Too many distractions can take away from the ability to orgasm. Are you really self-conscious about your body, what a man might think if you had this experience with him.

Some men don't realize they are too begin softly with the clitoris but on the gspot, touch firmly in a "come hither" motion with the finger inside the vaginal area. The climaxes achieved from the clitoris and the gspot are so different from one another. I would concentrate on the clitoris first, not trying to orgasm while being penetrated. You know where your clitoris is located, some women's area of greatest pleasure comes from being touched more to the side, because theirs is more to the side. Some more straight on. Sometimes, just the heel of the hand on the outside rather than actually touching the works well. It depends on so many things.

In today's world, too much misinformation is out there, very misleading. It comes down to you and your mate, getting to know your body, when a certain touch begins to feel really good, take your hand on his and have him continue there or verbally tell him to keep doing what he is doing because it feels great. Guys aren't mind readers and not all guys know what they are doing in terms of ministering to the needs of their mate, only what makes them feel good. Be very verbal about what works for you, as well as asking him what pleases him. Not all men know how to move on the clitoris while they are penetrating a women, with the moves of their body. It doesn't just happen for most women, just because they are penetrated.

I hope this helps. I could elaborate more but perhaps have given a few good thoughts on this subject. I was a virgin when I married so it was a "live and learn" from the beginning and thankfully, my husband was patient and loving as he taught me. What works for five or six years for ya, may need to be improved on as time goes on also.

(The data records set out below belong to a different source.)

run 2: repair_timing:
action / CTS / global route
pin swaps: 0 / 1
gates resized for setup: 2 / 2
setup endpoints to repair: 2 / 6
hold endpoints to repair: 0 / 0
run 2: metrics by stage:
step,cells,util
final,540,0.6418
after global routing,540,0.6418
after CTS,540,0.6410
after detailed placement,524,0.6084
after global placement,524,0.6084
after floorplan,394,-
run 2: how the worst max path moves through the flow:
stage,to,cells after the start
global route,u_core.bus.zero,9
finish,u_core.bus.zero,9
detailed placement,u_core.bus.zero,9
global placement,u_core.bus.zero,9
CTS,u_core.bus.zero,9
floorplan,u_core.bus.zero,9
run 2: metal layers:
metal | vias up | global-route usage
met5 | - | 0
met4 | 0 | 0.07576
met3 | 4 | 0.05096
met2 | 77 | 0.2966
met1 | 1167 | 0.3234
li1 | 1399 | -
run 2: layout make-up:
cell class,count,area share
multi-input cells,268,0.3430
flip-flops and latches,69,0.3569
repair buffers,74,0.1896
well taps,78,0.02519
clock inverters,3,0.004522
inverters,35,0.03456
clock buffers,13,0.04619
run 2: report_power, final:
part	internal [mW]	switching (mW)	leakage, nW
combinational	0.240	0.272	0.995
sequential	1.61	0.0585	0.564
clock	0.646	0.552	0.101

Don't feel abnormal because of your issues. More people have issues than are willing to share because they feel they are alone in this problem and because of all the sex stuff out there these days, it appears that women just are on go go go, just because a man touches her. There is an art to making love. Not all men are artists! LOL I am just being silly but just to lighten the mood. Don't feel self-conscious about this, just try a few things I mentioned and others will also have good suggestions also. If your man really loves you, he will want to please you and most will be so happy if you tell him what pleases you.

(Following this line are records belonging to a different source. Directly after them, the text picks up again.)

**src/rtl/tape_line_buffer.sv**
```systemverilog
// Two-slot line buffer between the CAS player byte port and the 64-bit image store.
// Demand misses fill the LRU slot; each completed demand access may queue a prefetch of the next line.
module tape_line_buffer #(
  parameter int ADDR_W     = 27,
  parameter int LINE_BYTES = 8
) (
  input  logic              clk,
  input  logic              reset_n,
  input  logic [ADDR_W-1:0] ram_a,
  input  logic              ram_rd,
  output logic [7:0]        ram_di,
  output logic              buff_mem_ready,
  input  logic [ADDR_W-1:0] cas_size,
  input  logic              image_load,
  input  logic              rewind,
  output logic              cas_end,
  output logic [ADDR_W-1:0] mem_addr,
  output logic              mem_rd,
  input  logic              mem_ready,
  input  logic [63:0]       mem_dout
);
  localparam int OFF_W = $clog2(LINE_BYTES);
  localparam int TAG_W = ADDR_W - OFF_W;

  typedef enum logic [2:0] {IDLE, LOOKUP, FILL, DONE, PREFETCH} state_t;

  state_t            state;
  logic [ADDR_W-1:0] req_addr;
  logic [ADDR_W-1:0] cas_size_q;
  logic [1:0]        slot_valid;
  logic [TAG_W-1:0]  slot_tag  [2];
  logic [63:0]       slot_data [2];
  logic              lru;
  logic              pf_sched;
  logic              pf_slot;
  logic [TAG_W-1:0]  pf_tag;
  logic              req_pending;
  logic              abort_q;

  logic              flush;
  logic              accept;
  logic [ADDR_W-1:0] size_eff;
  logic [TAG_W-1:0]  req_tag;
  logic [TAG_W-1:0]  next_tag;
  logic              next_carry;
  logic              next_in_range;
  logic              next_present;
  logic              hit0, hit1, hit, hit_slot;
  logic              out_of_range;
  logic              kill_end;
  logic [5:0]        bit_off;
  logic [7:0]        hit_byte;
  logic [7:0]        fill_byte;

  always_comb begin
    flush        = image_load | rewind;
    accept       = ram_rd & buff_mem_ready;
    size_eff     = image_load ? cas_size : cas_size_q;
    req_tag      = req_addr[ADDR_W-1:OFF_W];
    bit_off      = {req_addr[OFF_W-1:0], 3'b000};
    {next_carry, next_tag} = {1'b0, req_tag} + {{TAG_W{1'b0}}, 1'b1};
    // A carry out means the line wrapped past the top of the address space.
    next_in_range = !next_carry && ({next_tag, {OFF_W{1'b0}}} < cas_size_q);
    hit0         = slot_valid[0] && (slot_tag[0] == req_tag);
    hit1         = slot_valid[1] && (slot_tag[1] == req_tag);
    hit          = hit0 | hit1;
    hit_slot     = !hit0;
    next_present = (slot_valid[0] && (slot_tag[0] == next_tag)) ||
                   (slot_valid[1] && (slot_tag[1] == next_tag));
    out_of_range = req_addr >= cas_size_q;
    kill_end     = req_addr >= size_eff;
    hit_byte     = slot_data[hit_slot][bit_off +: 8];
    fill_byte    = mem_dout[bit_off +: 8];
  end

  always_ff @(posedge clk or negedge reset_n) begin
    if (!reset_n) begin
      state          <= IDLE;
      req_addr       <= '0;
      cas_size_q     <= '0;
      slot_valid     <= '0;
      slot_tag       <= '{default: '0};
      slot_data      <= '{default: '0};
      lru            <= 1'b0;
      pf_sched       <= 1'b0;
      pf_slot        <= 1'b0;
      pf_tag         <= '0;
      req_pending    <= 1'b0;
      abort_q        <= 1'b0;
      ram_di         <= '0;
      buff_mem_ready <= 1'b1;
      cas_end        <= 1'b0;
      mem_addr       <= '0;
      mem_rd         <= 1'b0;
    end else begin
      if (flush) begin
        slot_valid <= '0;
        pf_sched   <= 1'b0;
      end
      if (image_load) cas_size_q <= cas_size;

      case (state)
        IDLE: begin
          if (accept) begin
            req_addr       <= ram_a;
            buff_mem_ready <= 1'b0;
            state          <= LOOKUP;
          end
        end

        LOOKUP: begin
          state          <= DONE;
          buff_mem_ready <= 1'b1;
          if (flush) begin
            ram_di  <= '0;
            cas_end <= kill_end;
          end else if (out_of_range) begin
            ram_di  <= '0;
            cas_end <= 1'b1;
          end else if (hit) begin
            ram_di  <= hit_byte;
            cas_end <= 1'b0;
            lru     <= !hit_slot;
            if (next_in_range && !next_present) begin
              pf_sched <= 1'b1;
              pf_tag   <= next_tag;
              pf_slot  <= !hit_slot;
            end
          end else begin
            mem_addr       <= {req_tag, {OFF_W{1'b0}}};
            mem_rd         <= 1'b1;
            buff_mem_ready <= 1'b0;
            state          <= FILL;
          end
        end

        FILL: begin
          if (mem_ready) begin
            mem_rd         <= 1'b0;
            abort_q        <= 1'b0;
            buff_mem_ready <= 1'b1;
            state          <= DONE;
            if (flush || abort_q) begin
              ram_di  <= '0;
              cas_end <= kill_end;
            end else begin
              slot_valid[lru] <= 1'b1;
              slot_tag[lru]   <= req_tag;
              slot_data[lru]  <= mem_dout;
              ram_di          <= fill_byte;
              cas_end         <= 1'b0;
              lru             <= !lru;
              if (next_in_range) begin
                pf_sched <= 1'b1;
                pf_tag   <= next_tag;
                pf_slot  <= !lru;
              end
            end
          end else if (flush) begin
            abort_q <= 1'b1;
          end
        end

        DONE: begin
          pf_sched <= 1'b0;
          if (pf_sched && !flush) begin
            mem_addr <= {pf_tag, {OFF_W{1'b0}}};
            mem_rd   <= 1'b1;
            state    <= PREFETCH;
            if (accept) begin
              req_addr       <= ram_a;
              req_pending    <= 1'b1;
              buff_mem_ready <= 1'b0;
            end
          end else if (accept) begin
            req_addr       <= ram_a;
            buff_mem_ready <= 1'b0;
            state          <= LOOKUP;
          end else begin
            state <= IDLE;
          end
        end

        PREFETCH: begin
          if (accept) begin
            req_addr       <= ram_a;
            req_pending    <= 1'b1;
            buff_mem_ready <= 1'b0;
          end
          if (mem_ready) begin
            mem_rd      <= 1'b0;
            abort_q     <= 1'b0;
            req_pending <= 1'b0;
            if (!(flush || abort_q)) begin
              slot_valid[pf_slot] <= 1'b1;
              slot_tag[pf_slot]   <= pf_tag;
              slot_data[pf_slot]  <= mem_dout;
            end
            // A request that waited behind a cancelled prefetch is completed empty.
            if (req_pending || accept) begin
              if (flush || abort_q) begin
                ram_di         <= '0;
                cas_end        <= (accept ? ram_a : req_addr) >= size_eff;
                buff_mem_ready <= 1'b1;
                state          <= DONE;
              end else begin
                state <= LOOKUP;
              end
            end else begin
              state <= IDLE;
            end
          end else if (flush) begin
            abort_q <= 1'b1;
          end
        end

        default: state <= IDLE;
      endcase
    end
  end
endmodule
```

I have climaxed while being penetrated but not always. Some of our greatest pleasures have come after having lots of visiting about what we want to do and what we want to experience, foreplay, easy touching, relaxing, then moving on into the situation. I don't mean to sound crass. I am a Christian and I love the Lord and I also love my husband. I just know that God didn't just give us this drive for the sake of procreating. He gave us this as a gift to enjoy each other in becoming one. To climax at the same time is great but for us, it seems that he pleasures me first which gets me really ready to receive him at my best which in turn is best for him also. I hope this helps.

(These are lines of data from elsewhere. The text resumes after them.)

## src/rtl/pipe_hazard_ctrl_pkg.sv

```systemverilog
// Shared constants for the pipeline hazard controller: opcode/funct codes
// that matter for hazard detection and the controller state encoding.
package pipe_hazard_ctrl_pkg;

  localparam logic [5:0] OP_RTYPE = 6'b000000;
  localparam logic [5:0] OP_LW    = 6'b100011;

  localparam logic [5:0] FN_MULT  = 6'h18;
  localparam logic [5:0] FN_MULTU = 6'h19;
  localparam logic [5:0] FN_DIV   = 6'h1A;
  localparam logic [5:0] FN_DIVU  = 6'h1B;

  typedef enum logic [1:0] {
    ST_RUN     = 2'd0,
    ST_MD_BUSY = 2'd1,
    ST_MD_LAST = 2'd2
  } state_e;

  // True for the R-type multiply/divide instructions that hold EX for several cycles
  function automatic logic is_muldiv(input logic [5:0] op, input logic [5:0] funct);
    return (op == OP_RTYPE) &&
           ((funct == FN_MULT) || (funct == FN_MULTU) ||
            (funct == FN_DIV)  || (funct == FN_DIVU));
  endfunction

endpackage

```

## src/rtl/pipe_hazard_ctrl_if.sv

```systemverilog
// Bundle of instruction fields seen by the hazard controller and the
// pipeline-register controls and statistics it produces.
interface pipe_hazard_ctrl_if #(parameter int CNT_WIDTH = 16);

  logic [5:0]           ID_Op;
  logic [5:0]           ID_Funct;
  logic [4:0]           ID_Rs;
  logic [4:0]           ID_Rt;
  logic [5:0]           EX_Op;
  logic [5:0]           EX_Funct;
  logic [4:0]           EX_Rt;
  logic                 EX_BranchTaken;
  logic                 CntClr;

  logic                 PC_En;
  logic                 IF_ID_En;
  logic                 ID_EX_En;
  logic                 IF_ID_Flush;
  logic                 ID_EX_Bubble;
  logic [1:0]           State;
  logic [CNT_WIDTH-1:0] StallCount;
  logic [CNT_WIDTH-1:0] FlushCount;

  // Pipeline side: supplies instruction fields, consumes the controls
  modport master (
    output ID_Op, ID_Funct, ID_Rs, ID_Rt, EX_Op, EX_Funct, EX_Rt,
           EX_BranchTaken, CntClr,
    input  PC_En, IF_ID_En, ID_EX_En, IF_ID_Flush, ID_EX_Bubble, State,
           StallCount, FlushCount
  );

  // Controller side
  modport slave (
    input  ID_Op, ID_Funct, ID_Rs, ID_Rt, EX_Op, EX_Funct, EX_Rt,
           EX_BranchTaken, CntClr,
    output PC_En, IF_ID_En, ID_EX_En, IF_ID_Flush, ID_EX_Bubble, State,
           StallCount, FlushCount
  );

endinterface

```

## src/rtl/pipe_hazard_ctrl_sat_counter.sv

```systemverilog
// Event counter that sticks at all-ones instead of wrapping; clear wins over increment.
module sat_counter #(
  parameter int CNT_WIDTH = 16
) (
  input  logic                 CLK,
  input  logic                 RSTn,
  input  logic                 inc,
  input  logic                 clr,
  output logic [CNT_WIDTH-1:0] count
);

  // Clear, otherwise count up until every bit is set
  always_ff @(posedge CLK or negedge RSTn) begin
    if (!RSTn) begin
      count <= '0;
    end else if (clr) begin
      count <= '0;
    end else if (inc && (count != '1)) begin
      count <= count + CNT_WIDTH'(1);
    end
  end

endmodule

```

## src/rtl/pipe_hazard_ctrl.sv

```systemverilog
// Hazard controller for a five-stage pipeline: flushes on taken branches,
// freezes the front end while a multi-cycle mult/div occupies EX, and
// inserts a bubble for load-use dependencies. Also keeps stall/flush statistics.
module pipe_hazard_ctrl
  import pipe_hazard_ctrl_pkg::*;
#(
  parameter int MULDIV_CYCLES = 4,
  parameter int CNT_WIDTH     = 16
) (
  input  logic              CLK,
  input  logic              RSTn,
  pipe_hazard_ctrl_if.slave bus
);

  localparam bit         MD_STALLS   = (MULDIV_CYCLES >= 2);
  localparam logic [3:0] MD_CNT_INIT = 4'(MULDIV_CYCLES - 2);

  state_e               state;
  logic [3:0]           cnt;
  logic                 loadUse;
  logic                 exMd;
  logic                 mdDetect;
  logic                 pcEn;
  logic                 ifIdEn;
  logic                 idExEn;
  logic                 ifIdFlush;
  logic                 idExBubble;
  logic [CNT_WIDTH-1:0] stallCount;
  logic [CNT_WIDTH-1:0] flushCount;

  // A load in EX whose destination (non-zero) is read by the instruction in ID
  assign loadUse = (bus.EX_Op == OP_LW) && (bus.EX_Rt != 5'd0) &&
                   ((bus.EX_Rt == bus.ID_Rs) || (bus.EX_Rt == bus.ID_Rt));
  assign exMd    = is_muldiv(bus.EX_Op, bus.EX_Funct);

  // Resolve hazards by priority: mult/div in progress, branch, new mult/div, load-use
  always_comb begin
    pcEn       = 1'b1;
    ifIdEn     = 1'b1;
    idExEn     = 1'b1;
    ifIdFlush  = 1'b0;
    idExBubble = 1'b0;
    mdDetect   = 1'b0;
    if (RSTn) begin
      if (state == ST_MD_BUSY) begin
        pcEn   = 1'b0;
        ifIdEn = 1'b0;
        idExEn = 1'b0;
      end else if (bus.EX_BranchTaken) begin
        ifIdFlush  = 1'b1;
        idExBubble = 1'b1;
      end else if ((state == ST_RUN) && exMd && MD_STALLS) begin
        mdDetect = 1'b1;
        pcEn     = 1'b0;
        ifIdEn   = 1'b0;
        idExEn   = 1'b0;
      end else if (loadUse) begin
        pcEn       = 1'b0;
        ifIdEn     = 1'b0;
        idExBubble = 1'b1;
      end
    end
  end

  // Mult/div sequencing: RUN -> MD_BUSY (cnt cycles) -> MD_LAST -> RUN
  always_ff @(posedge CLK or negedge RSTn) begin
    if (!RSTn) begin
      state <= ST_RUN;
      cnt   <= '0;
    end else begin
      case (state)
        ST_RUN: begin
          if (mdDetect) begin
            if (MULDIV_CYCLES == 2) begin
              state <= ST_MD_LAST;
            end else begin
              state <= ST_MD_BUSY;
              cnt   <= MD_CNT_INIT;
            end
          end
        end
        ST_MD_BUSY: begin
          if (cnt == 4'd1) begin
            state <= ST_MD_LAST;
            cnt   <= '0;
          end else begin
            cnt <= cnt - 4'd1;
          end
        end
        ST_MD_LAST: state <= ST_RUN;
        default:    state <= ST_RUN;
      endcase
    end
  end

  sat_counter #(.CNT_WIDTH(CNT_WIDTH)) u_stall_cnt (
    .CLK   (CLK),
    .RSTn  (RSTn),
    .inc   (~pcEn),
    .clr   (bus.CntClr),
    .count (stallCount)
  );

  sat_counter #(.CNT_WIDTH(CNT_WIDTH)) u_flush_cnt (
    .CLK   (CLK),
    .RSTn  (RSTn),
    .inc   (ifIdFlush),
    .clr   (bus.CntClr),
    .count (flushCount)
  );

  assign bus.PC_En        = pcEn;
  assign bus.IF_ID_En     = ifIdEn;
  assign bus.ID_EX_En     = idExEn;
  assign bus.IF_ID_Flush  = ifIdFlush;
  assign bus.ID_EX_Bubble = idExBubble;
  assign bus.State        = state;
  assign bus.StallCount   = stallCount;
  assign bus.FlushCount   = flushCount;

endmodule

```

## src/flat_wrapper.sv

```systemverilog
// flat-port wrapper written by rule: the top's interface ports become plain ports
module pipe_hazard_ctrl_flat import pipe_hazard_ctrl_pkg::*;
#(
  parameter int MULDIV_CYCLES = 4,
  parameter int CNT_WIDTH     = 16
)
  (CLK, RSTn, bus_ID_Op, bus_ID_Funct, bus_ID_Rs, bus_ID_Rt, bus_EX_Op, bus_EX_Funct, bus_EX_Rt, bus_EX_BranchTaken, bus_CntClr, bus_PC_En, bus_IF_ID_En, bus_ID_EX_En, bus_IF_ID_Flush, bus_ID_EX_Bubble, bus_State, bus_StallCount, bus_FlushCount);
  pipe_hazard_ctrl_if #(.CNT_WIDTH(CNT_WIDTH)) bus_i ();
  input  logic CLK;
  input  logic RSTn;
  input wire logic [$bits(bus_i.ID_Op)-1:0] bus_ID_Op;
  input wire logic [$bits(bus_i.ID_Funct)-1:0] bus_ID_Funct;
  input wire logic [$bits(bus_i.ID_Rs)-1:0] bus_ID_Rs;
  input wire logic [$bits(bus_i.ID_Rt)-1:0] bus_ID_Rt;
  input wire logic [$bits(bus_i.EX_Op)-1:0] bus_EX_Op;
  input wire logic [$bits(bus_i.EX_Funct)-1:0] bus_EX_Funct;
  input wire logic [$bits(bus_i.EX_Rt)-1:0] bus_EX_Rt;
  input wire logic [$bits(bus_i.EX_BranchTaken)-1:0] bus_EX_BranchTaken;
  input wire logic [$bits(bus_i.CntClr)-1:0] bus_CntClr;
  output wire logic [$bits(bus_i.PC_En)-1:0] bus_PC_En;
  output wire logic [$bits(bus_i.IF_ID_En)-1:0] bus_IF_ID_En;
  output wire logic [$bits(bus_i.ID_EX_En)-1:0] bus_ID_EX_En;
  output wire logic [$bits(bus_i.IF_ID_Flush)-1:0] bus_IF_ID_Flush;
  output wire logic [$bits(bus_i.ID_EX_Bubble)-1:0] bus_ID_EX_Bubble;
  output wire logic [$bits(bus_i.State)-1:0] bus_State;
  output wire logic [$bits(bus_i.StallCount)-1:0] bus_StallCount;
  output wire logic [$bits(bus_i.FlushCount)-1:0] bus_FlushCount;
  assign bus_i.ID_Op = bus_ID_Op;
  assign bus_i.ID_Funct = bus_ID_Funct;
  assign bus_i.ID_Rs = bus_ID_Rs;
  assign bus_i.ID_Rt = bus_ID_Rt;
  assign bus_i.EX_Op = bus_EX_Op;
  assign bus_i.EX_Funct = bus_EX_Funct;
  assign bus_i.EX_Rt = bus_EX_Rt;
  assign bus_i.EX_BranchTaken = bus_EX_BranchTaken;
  assign bus_i.CntClr = bus_CntClr;
  assign bus_PC_En = bus_i.PC_En;
  assign bus_IF_ID_En = bus_i.IF_ID_En;
  assign bus_ID_EX_En = bus_i.ID_EX_En;
  assign bus_IF_ID_Flush = bus_i.IF_ID_Flush;
  assign bus_ID_EX_Bubble = bus_i.ID_EX_Bubble;
  assign bus_State = bus_i.State;
  assign bus_StallCount = bus_i.StallCount;
  assign bus_FlushCount = bus_i.FlushCount;
  pipe_hazard_ctrl #(.MULDIV_CYCLES(MULDIV_CYCLES), .CNT_WIDTH(CNT_WIDTH)) u_core (.CLK(CLK), .RSTn(RSTn), .bus(bus_i));
endmodule
```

The fact that you can achieve orgasm when you are alone says that your body is not the problem. That eliminates one issue. It is possible that having used dildo's or vibrators as much as you have, you know exactly where to place them to achieve the most satisfaction as quickly as you desire. It takes more work to achieve orgasm with another person involved and when it begins taking longer than you are use to with the help of aids, it causes you stress. Lovingly guide your mates hand to do what you do with the aids you use when you are alone. Hopefully you are able to visit with your mate about the issues you have shared here.

As in all areas of life, mind set, as well as communication, verbal or otherwise, is of utmost importance in achieving what we desire.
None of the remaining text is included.